Despite the accolades, hours of game footage and interviews available, Doncic still has critics.
Some basketball pundits are skeptical his talent will translate at the next level, where there’s a stronger emphasis on pure athleticism than there is in the EuroLeague. They point to his lack of elite foot speed or vertical leap. But his deficiencies, as was the case with Gasol, Nowitzki and other international players, can be overcome with his basketball I.Q.
“He has a quickness of mind the great players have — one that the vast majority of players that have played at this high level don’t have,” Fraschilla said. “You can dispute how athletic or skilled he is, but you can’t dispute the incredible basketball I.Q. he has. In that regard, he’s on par with some of the greats that have played the game.”

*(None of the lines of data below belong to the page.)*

This design comes from an exercise in tuning for small area and a short achievable clock period on the open sky130 flow, not from production work.
In this exercise RTL edits were held to simulation tests only and were not proved equivalent to the original.
In run 7 the design's own scripts or RTL, not TritonCTS, make the clock network.
The clock input has no modelled driver; a real chip could not lean on it and would need a root buffer or a full tree.
Power figures rest on the tool's default switching activity, not on a simulated workload.

==> flow/design.v, too long to show whole: its modules and the start of the top module <==
// module alu: 66 lines
// module row_mux: 3 lines
// module row_mux_or: 3 lines
// module mul_cs: 616 lines
// module csa_fa: 4 lines
// module csa_fx: 4 lines
// module csa_x2: 3 lines
// module csa_or: 3 lines
// module booth_row2: 4 lines
// module booth_row4: 4 lines
// module booth_row6: 4 lines
// module booth_row8: 4 lines
// module booth_row10: 4 lines
// module booth_row12: 4 lines
// module booth_row14: 4 lines
// module booth_row16: 4 lines
// module booth_row18: 4 lines
// module booth_row20: 4 lines
// module booth_row22: 4 lines
// module booth_row24: 4 lines
// module booth_row26: 4 lines
// module booth_row28: 4 lines
// module booth_row30: 4 lines
// module booth_row32: 4 lines
// module csa_xn: 3 lines
// module pfx_add: 540 lines
// module pfx_nand: 3 lines
// module pfx_nor: 3 lines
// module pfx_xnor: 3 lines
// module pfx_inv: 3 lines
// module pfx_aoi: 3 lines
// module pfx_oai: 3 lines
module alu #(parameter DATA_WIDTH = 32, OP = 3)
(
    input wire start,
    input wire clk,
    input wire reset_n,
    input wire [DATA_WIDTH - 1 : 0] A,
    input wire [DATA_WIDTH - 1 : 0] B,
    input wire [OP - 1 : 0] op,
    output wire [DATA_WIDTH - 1 : 0] result,
    output reg done
);
  // ...
==> flow/flow/run.sh <==
#!/bin/bash
# The standard layout flow (standard.sh: ORFS with the standard flow's config and standard synthesis),
# with these changes:
#  - after floorplan, combinational cells are set to drive strength 1 (downsize.tcl), so that
#    the resizer, which sees the placement, chooses the sizes instead of synthesis;
#  - the ports are buffered with buf_2 cells (ORFS would pick clkdlybuf4s50_1 delay cells);
#  - clock tree synthesis uses clkbuf_4 / clkbuf_8 and adds no dummy loads;
#  - repair_timing aims at a setup slack margin of 5 ns.
set -e
export BUFFER_PORTS_ARGS="-buffer_cell sky130_fd_sc_hd__buf_2"
export CTS_ARGS="-sink_clustering_enable -repair_clock_nets -dont_use_dummy_load -buf_list {sky130_fd_sc_hd__clkbuf_4 sky130_fd_sc_hd__clkbuf_8}"
bash standard.sh SETUP_SLACK_MARGIN=5 floorplan > standard_floorplan.log 2>&1
ODB_IN=$(ls -d orfs/results/*/alu/base)/2_floorplan.odb openroad -no_splash -exit flow/downsize.tcl > downsize.log 2>&1
bash standard.sh SETUP_SLACK_MARGIN=5 finish > standard.log 2>&1
==> flow/flow/downsize.tcl <==
# Set every combinational cell that synthesis gave a larger drive strength back to its
# drive-1 version; placement's repair_design and repair_timing then size cells for the
# actual loads and wires. Registers and other sequential cells are left as they are.
read_db $::env(ODB_IN)
set db [ord::get_db]
set n 0
foreach inst [[ord::get_db_block] getInsts] {
  set m [$inst getMaster]
  set name [$m getName]
  if {[$m isSequential]} { continue }
  if {[regexp {^(sky130_fd_sc_hd__[a-z0-9]+)_([0-9]+)$} $name -> base size] && $size > 1} {
    if {[string match "*df*" $base] || [string match "*dl*" $base] || [string match "*clk*" $base]} { continue }
    set new [$db findMaster ${base}_1]
    if {$new ne "NULL"} {
      $inst swapMaster $new
      incr n
    }
  }
}
puts "downsized $n instances"
write_db $::env(ODB_IN)
==> flow/standard.sh <==
#!/bin/bash
# synth_recipe.tcl (not shown) runs the flow's synth.tcl, then flattens the netlist and writes it again
# the make line also repeats each setting of config.mk as NAME=value (left out here)
make -C /OpenROAD-flow-scripts/flow DESIGN_CONFIG=/design/flow/config.mk WORK_HOME=/design/flow/orfs CLKGATE_MAP_FILE= SYNTH_SCRIPT=/design/flow/synth_recipe.tcl "${@:-finish}"
==> flow/config.mk <==
export PLATFORM = sky130hd
export DESIGN_NAME = alu
export DESIGN_NICKNAME = alu
export VERILOG_FILES = /design/flow/design.v
export SDC_FILE = /design/flow/constraint.sdc
export NUM_CORES = 4
export LEC_CHECK = 0
export CAP_MARGIN = 20
export CORE_MARGIN = 2
export CORE_UTILIZATION = 45
export SETUP_SLACK_MARGIN = 5
export SLEW_MARGIN = 20
export SYNTH_HIERARCHICAL = 1
export SYNTH_MINIMUM_KEEP_SIZE = 0
==> flow/constraint.sdc <==
create_clock -name core_clock -period 9.5 [get_ports {clk}]
set_input_delay 1.9000 -clock core_clock [delete_from_list [all_inputs] [get_ports {clk}]]
set_output_delay 1.9000 -clock core_clock [all_outputs]
set_load 0.01 [all_outputs]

That ability to read a set before it develops and force the opposition to play at his speed is perhaps the most uncanny similarity shared by Petrovic and Doncic — but it’s not one that absolved Petrovic of hitting rookie walls.

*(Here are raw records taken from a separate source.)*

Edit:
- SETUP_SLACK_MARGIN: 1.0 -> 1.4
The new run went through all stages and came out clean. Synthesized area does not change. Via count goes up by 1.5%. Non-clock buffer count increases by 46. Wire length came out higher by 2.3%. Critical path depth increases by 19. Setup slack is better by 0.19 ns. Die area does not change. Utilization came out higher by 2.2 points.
This is an optimization exercise on Yosys and OpenROAD, whose aim is small area, a short achievable clock period and few clock cycles per item, not a production implementation. The RTL was checked by simulation tests, not by an equivalence proof against the original design.

the reference run:
## conv_top
module conv_top(
    input           clk,
    input           rst_n,
    input           start,
    input   [127:0] feature,
    input   [71:0]  weight,
    output          ready,
    output          done,
    output  [7:0]   c11_sa,
    output  [7:0]   c12_sa,
    output  [7:0]   c21_sa,
    output  [7:0]   c22_sa,
    output  [7:0]   c11_custom,
    output  [7:0]   c12_custom,
    output  [7:0]   c21_custom,
    output  [7:0]   c22_custom,
    output  [7:0]   c11_serial,
    output  [7:0]   c12_serial,
    output  [7:0]   c21_serial,
    output  [7:0]   c22_serial
);
    reg        done_r;
    wire       sel = done_r;
    wire [7:0] r11, r12, r21, r22;
    reg q0;
    reg q1;
    reg q2;
    reg q3;
    reg q4;
    reg q5;
    reg q6;
    reg q7;
    reg q8;
    reg q9;
    reg q10;
    reg q11;
    reg q12;
    reg q13;
    reg q14;
    reg q15;
    reg q16;
    reg q17;
    reg q18;
    reg q19;
    reg q20;
    reg q21;
    reg q22;
    reg q23;
    reg q24;
    reg q25;
    reg q26;
    reg q27;
    reg q28;
    reg q29;
    reg q30;
    reg q31;
    reg q32;
    reg q33;
    reg q34;
    reg q35;
    reg q36;
    reg q37;
    reg q38;
    reg q39;
    reg q40;
    reg q41;
    reg q42;
    reg q43;
    reg q44;
    reg q45;
    reg q46;
    reg q47;
    reg q48;
    reg q49;
    reg q50;
    reg q51;
    reg q52;
    reg q53;
    reg q54;
    reg q55;
    reg q56;
    reg q57;
    reg q58;
    reg q59;
    reg q60;
    reg q61;
    reg q62;
    reg q63;
    reg q64;
    reg q65;
    reg q66;
    reg q67;
    reg q68;
    reg q69;
    reg q70;
    reg q71;
    reg q72;
    reg q73;
    reg q74;
    reg q75;
    reg q76;
    reg q77;
    reg q78;
    reg q79;
    reg q80;
    reg q81;
    reg q82;
    reg q83;
    reg q84;
    reg q85;
    reg q86;
    reg q87;
    reg q88;
    reg q89;
    reg q90;
    reg q91;
    reg q92;
    reg q93;
    reg q94;
    reg q95;
    reg q96;
    reg q97;
    reg q98;
    reg q99;
    reg q100;
    reg q101;
    reg q102;
    reg q103;
    reg q104;
    reg q105;
    reg q106;
    reg q107;
    reg q108;
    reg q109;
    reg q110;
    reg q111;
    reg q112;
    reg q113;
    reg q114;
    reg q115;
    reg q116;
    reg q117;
    reg q118;
    reg q119;
    reg q120;
    reg q121;
    reg q122;
    reg q123;
  ...
For scale: ~150 flip-flops, roughly 300 I/O pins, roughly 30,000 um2 of cells after synthesis.
==> flow/config.mk <==
export PLATFORM = sky130hd
export DESIGN_NAME = conv_top
export DESIGN_NICKNAME = conv_top
export VERILOG_FILES = /design/flow/design.v
export SDC_FILE = /design/flow/constraint.sdc
export NUM_CORES = 4
export LEC_CHECK = 0
export CAP_MARGIN = 20
export CORE_MARGIN = 2
export CORE_UTILIZATION = 40
export SETUP_SLACK_MARGIN = 5.0
export SLEW_MARGIN = 20
export SYNTH_HIERARCHICAL = 1
export SYNTH_MINIMUM_KEEP_SIZE = 0
==> flow/constraint.sdc <==
create_clock -name core_clock -period 10.0 [get_ports {clk}]
set_input_delay 2.0000 -clock core_clock [delete_from_list [all_inputs] [get_ports {clk}]]
set_output_delay 2.0000 -clock core_clock [all_outputs]
set_load 0.01 [all_outputs]
run.sh (not shown) runs the stock make flow with config.mk's settings and CLKGATE_MAP_FILE= SYNTH_SCRIPT=/design/flow/synth_recipe.tcl, a recipe that flattens the netlist after the stock synthesis.
Testbench counts of the reference run, summed over its fixed seeds: cycles 512, items 256.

Todd Spehr, author of “Drazen: The Remarkable Life and Legacy of the Mozart of Basketball,” suspects Doncic will be analytical enough to make the tweaks necessary to succeed long-term.
“Luka has yet to even see his first minute in the league, and as Drazen would attest if he were alive, those initial growing pains should not serve as the final judgment on what a player can and cannot be,” Spehr said.
“Give him time, let him develop, and enjoy the journey,” Spehr continued. “Luka’s journey has yet to start — Drazen’s will remain forever unfinished.”
Doncic, born six years after Petrovic was tragically killed in an automobile accident, is a basketball historian of sorts.
“In Yugoslavia we had some amazing players and we still have,” Doncic said. “There’s a lot of players in the NBA too, like Nikola Jokic and Milos Teodosic. I think I can be a part of that.”
Doncic is too young to have watched those greats play live, but he’s broken down their games extensively. Still, he’s not bothered about being passed on by the very players he once studied — like Phoenix Suns head coach and Yugoslavian legend Igor Kokoskov, who named his son after Luka, and the Vlade Divac-Peja Stojakovic front office duo in Sacramento.
As for Petrovic — the late Croatian star is one of Doncic’s idols, someone whose celebrated success was a testament to his tireless, unmatched work ethic.
“Drazen — he was an amazing, amazing player,” Doncic said. “If I would become like Drazen, it would be amazing — but I need to work more.”
“I need to work more,” Doncic said, again, as if the magnitude of the challenge finally settled in. “I need to work harder if I want to be like Drazen.”
At 19, Doncic has already achieved more than most professional players ever do — and it warrants the attention he’s gotten. Come October, though, he’ll have to start fresh again — a move away from his mother, much like did at 13 to sign with Real Madrid, and all familiar surroundings to carry a Mavericks franchise when they are finally ready to let Nowitzki hang No. 41 up for good.
But to Poterbin, Doncic is still the child whose first love was basketball — the kid who practiced like he knew this moment would one day come.
“It still doesn’t feel quite real,” Poterbin said. “We’ll have to wait until tomorrow. Maybe tomorrow.”